[Collected data]
* * * * *
**src/rtl/alu_issue_stage_if.sv**
```systemverilog
`default_nettype none
// ============================================================================
//  Module   : alu_issue_stage_if
//  Purpose  : Op-issue, ALU drive, result and external-write signals of the
//             ALU issue stage, bundled with master (environment) and slave
//             (stage) views.
//  Revision : 1.0  initial release
// ============================================================================
interface alu_issue_stage_if #(
    parameter int DATA_W = 8,
    parameter int AW     = 3
) ();
    // Op issue handshake
    logic              in_valid;
    logic              in_ready;
    logic [1:0]        in_op;
    logic [AW-1:0]     in_rd;
    logic [AW-1:0]     in_rs1;
    logic [AW-1:0]     in_rs2;
    logic              in_imm_en;
    logic [DATA_W-1:0] in_imm;
    // ALU drive / capture
    logic [DATA_W-1:0] alu_a;
    logic [DATA_W-1:0] alu_b;
    logic [1:0]        alu_ctrl;
    logic [DATA_W-1:0] alu_result;
    // Result handshake
    logic              res_valid;
    logic              res_ready;
    logic [DATA_W-1:0] res_data;
    logic [AW-1:0]     res_rd;
    logic              res_zero;
    // External register write
    logic              ext_we;
    logic [AW-1:0]     ext_waddr;
    logic [DATA_W-1:0] ext_wdata;

    modport master (
        output in_valid, in_op, in_rd, in_rs1, in_rs2, in_imm_en, in_imm,
        output alu_result, res_ready, ext_we, ext_waddr, ext_wdata,
        input  in_ready, alu_a, alu_b, alu_ctrl,
        input  res_valid, res_data, res_rd, res_zero
    );

    modport slave (
        input  in_valid, in_op, in_rd, in_rs1, in_rs2, in_imm_en, in_imm,
        input  alu_result, res_ready, ext_we, ext_waddr, ext_wdata,
        output in_ready, alu_a, alu_b, alu_ctrl,
        output res_valid, res_data, res_rd, res_zero
    );
endinterface
`default_nettype wire

```
**src/rtl/alu_issue_stage.sv**
```systemverilog
`default_nettype none
// ============================================================================
//  Module   : alu_issue_stage
//  Purpose  : Execute-stage controller in front of a combinational ALU.
//             Accepts ops, reads operands from an internal register file,
//             drives registered operands/control into the ALU, writes the
//             ALU result back and offers it downstream.
//  Revision : 1.0  initial release
// ============================================================================
module alu_issue_stage #(
    parameter int DATA_W  = 8,
    parameter int NREGS   = 8,
    parameter int ZERO_R0 = 1
) (
    input  wire logic          clk,
    input  wire logic          reset_n,
    alu_issue_stage_if.slave   bus
);
    localparam int AW = $clog2(NREGS);

    typedef enum logic [1:0] {
        ST_IDLE = 2'd0,
        ST_EXEC = 2'd1,
        ST_DONE = 2'd2
    } state_t;

    state_t            state_q, state_d;
    logic [DATA_W-1:0] regs_q [NREGS];
    logic [DATA_W-1:0] regs_d [NREGS];
    logic [DATA_W-1:0] alu_a_q, alu_a_d;
    logic [DATA_W-1:0] alu_b_q, alu_b_d;
    logic [1:0]        alu_ctrl_q, alu_ctrl_d;
    logic [AW-1:0]     rd_q, rd_d;
    logic [DATA_W-1:0] res_data_q, res_data_d;
    logic [AW-1:0]     res_rd_q, res_rd_d;
    logic              res_zero_q, res_zero_d;

    logic              w_in_ready;
    logic              w_accept;
    logic [DATA_W-1:0] w_rs1_val;
    logic [DATA_W-1:0] w_rs2_val;

    // Handshake: a new op may enter when idle, or when the held result leaves this cycle
    assign w_in_ready = (state_q == ST_IDLE) || ((state_q == ST_DONE) && bus.res_ready);
    assign w_accept   = bus.in_valid && w_in_ready;

    // Operand read; r0 is hardwired to zero when enabled. No bypass of same-cycle external writes.
    assign w_rs1_val = ((ZERO_R0 != 0) && (bus.in_rs1 == '0)) ? '0 : regs_q[bus.in_rs1];
    assign w_rs2_val = ((ZERO_R0 != 0) && (bus.in_rs2 == '0)) ? '0 : regs_q[bus.in_rs2];

    // Next-state, operand latch, result capture and register-file update
    always_comb begin
        state_d    = state_q;
        regs_d     = regs_q;
        alu_a_d    = alu_a_q;
        alu_b_d    = alu_b_q;
        alu_ctrl_d = alu_ctrl_q;
        rd_d       = rd_q;
        res_data_d = res_data_q;
        res_rd_d   = res_rd_q;
        res_zero_d = res_zero_q;

        // External write first so a same-address EXEC writeback overrides it
        if (bus.ext_we && !((ZERO_R0 != 0) && (bus.ext_waddr == '0))) begin
            regs_d[bus.ext_waddr] = bus.ext_wdata;
        end

        case (state_q)
            ST_IDLE: begin
                if (w_accept) begin
                    state_d = ST_EXEC;
                end
            end
            ST_EXEC: begin
                res_data_d = bus.alu_result;
                res_rd_d   = rd_q;
                res_zero_d = (bus.alu_result == '0);
                if (!((ZERO_R0 != 0) && (rd_q == '0))) begin
                    regs_d[rd_q] = bus.alu_result;
                end
                state_d = ST_DONE;
            end
            ST_DONE: begin
                if (bus.res_ready) begin
                    state_d = w_accept ? ST_EXEC : ST_IDLE;
                end
            end
            default: begin
                state_d = ST_IDLE;
            end
        endcase

        // Operands are only reloaded on accept, so they stay stable through EXEC and DONE
        if (w_accept) begin
            alu_a_d    = w_rs1_val;
            alu_b_d    = bus.in_imm_en ? bus.in_imm : w_rs2_val;
            alu_ctrl_d = bus.in_op;
            rd_d       = bus.in_rd;
        end
    end

    // State and datapath registers; reset discards any op in flight
    always_ff @(posedge clk or negedge reset_n) begin
        if (!reset_n) begin
            state_q    <= ST_IDLE;
            regs_q     <= '{default: '0};
            alu_a_q    <= '0;
            alu_b_q    <= '0;
            alu_ctrl_q <= '0;
            rd_q       <= '0;
            res_data_q <= '0;
            res_rd_q   <= '0;
            res_zero_q <= 1'b0;
        end else begin
            state_q    <= state_d;
            regs_q     <= regs_d;
            alu_a_q    <= alu_a_d;
            alu_b_q    <= alu_b_d;
            alu_ctrl_q <= alu_ctrl_d;
            rd_q       <= rd_d;
            res_data_q <= res_data_d;
            res_rd_q   <= res_rd_d;
            res_zero_q <= res_zero_d;
        end
    end

    assign bus.in_ready  = w_in_ready;
    assign bus.alu_a     = alu_a_q;
    assign bus.alu_b     = alu_b_q;
    assign bus.alu_ctrl  = alu_ctrl_q;
    assign bus.res_valid = (state_q == ST_DONE);
    assign bus.res_data  = res_data_q;
    assign bus.res_rd    = res_rd_q;
    assign bus.res_zero  = res_zero_q;

endmodule
`default_nettype wire

```
**src/flat_wrapper.sv**
```systemverilog
// flat-port wrapper written by rule: the top's interface ports become plain ports
module alu_issue_stage_flat 
#(
    parameter int DATA_W  = 8,
    parameter int NREGS   = 8,
    parameter int ZERO_R0 = 1
)
  (clk, reset_n, bus_in_valid, bus_in_op, bus_in_rd, bus_in_rs1, bus_in_rs2, bus_in_imm_en, bus_in_imm, bus_alu_result, bus_res_ready, bus_ext_we, bus_ext_waddr, bus_ext_wdata, bus_in_ready, bus_alu_a, bus_alu_b, bus_alu_ctrl, bus_res_valid, bus_res_data, bus_res_rd, bus_res_zero);
  alu_issue_stage_if #(.DATA_W(DATA_W), .AW((3))) bus_i ();
  input  wire logic clk;
  input  wire logic reset_n;
  input wire logic [$bits(bus_i.in_valid)-1:0] bus_in_valid;
  input wire logic [$bits(bus_i.in_op)-1:0] bus_in_op;
  input wire logic [$bits(bus_i.in_rd)-1:0] bus_in_rd;
  input wire logic [$bits(bus_i.in_rs1)-1:0] bus_in_rs1;
  input wire logic [$bits(bus_i.in_rs2)-1:0] bus_in_rs2;
  input wire logic [$bits(bus_i.in_imm_en)-1:0] bus_in_imm_en;
  input wire logic [$bits(bus_i.in_imm)-1:0] bus_in_imm;
  input wire logic [$bits(bus_i.alu_result)-1:0] bus_alu_result;
  input wire logic [$bits(bus_i.res_ready)-1:0] bus_res_ready;
  input wire logic [$bits(bus_i.ext_we)-1:0] bus_ext_we;
  input wire logic [$bits(bus_i.ext_waddr)-1:0] bus_ext_waddr;
  input wire logic [$bits(bus_i.ext_wdata)-1:0] bus_ext_wdata;
  output wire logic [$bits(bus_i.in_ready)-1:0] bus_in_ready;
  output wire logic [$bits(bus_i.alu_a)-1:0] bus_alu_a;
  output wire logic [$bits(bus_i.alu_b)-1:0] bus_alu_b;
  output wire logic [$bits(bus_i.alu_ctrl)-1:0] bus_alu_ctrl;
  output wire logic [$bits(bus_i.res_valid)-1:0] bus_res_valid;
  output wire logic [$bits(bus_i.res_data)-1:0] bus_res_data;
  output wire logic [$bits(bus_i.res_rd)-1:0] bus_res_rd;
  output wire logic [$bits(bus_i.res_zero)-1:0] bus_res_zero;
  assign bus_i.in_valid = bus_in_valid;
  assign bus_i.in_op = bus_in_op;
  assign bus_i.in_rd = bus_in_rd;
  assign bus_i.in_rs1 = bus_in_rs1;
  assign bus_i.in_rs2 = bus_in_rs2;
  assign bus_i.in_imm_en = bus_in_imm_en;
  assign bus_i.in_imm = bus_in_imm;
  assign bus_i.alu_result = bus_alu_result;
  assign bus_i.res_ready = bus_res_ready;
  assign bus_i.ext_we = bus_ext_we;
  assign bus_i.ext_waddr = bus_ext_waddr;
  assign bus_i.ext_wdata = bus_ext_wdata;
  assign bus_in_ready = bus_i.in_ready;
  assign bus_alu_a = bus_i.alu_a;
  assign bus_alu_b = bus_i.alu_b;
  assign bus_alu_ctrl = bus_i.alu_ctrl;
  assign bus_res_valid = bus_i.res_valid;
  assign bus_res_data = bus_i.res_data;
  assign bus_res_rd = bus_i.res_rd;
  assign bus_res_zero = bus_i.res_zero;
  alu_issue_stage #(.DATA_W(DATA_W), .NREGS(NREGS), .ZERO_R0(ZERO_R0)) u_core (.clk(clk), .reset_n(reset_n), .bus(bus_i));
endmodule
```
* * * * *
Match on "writes" and copy out every line of the entries that contains it.

//             drives registered operands/control into the ALU, writes the
    // Operand read; r0 is hardwired to zero when enabled. No bypass of same-cycle external writes.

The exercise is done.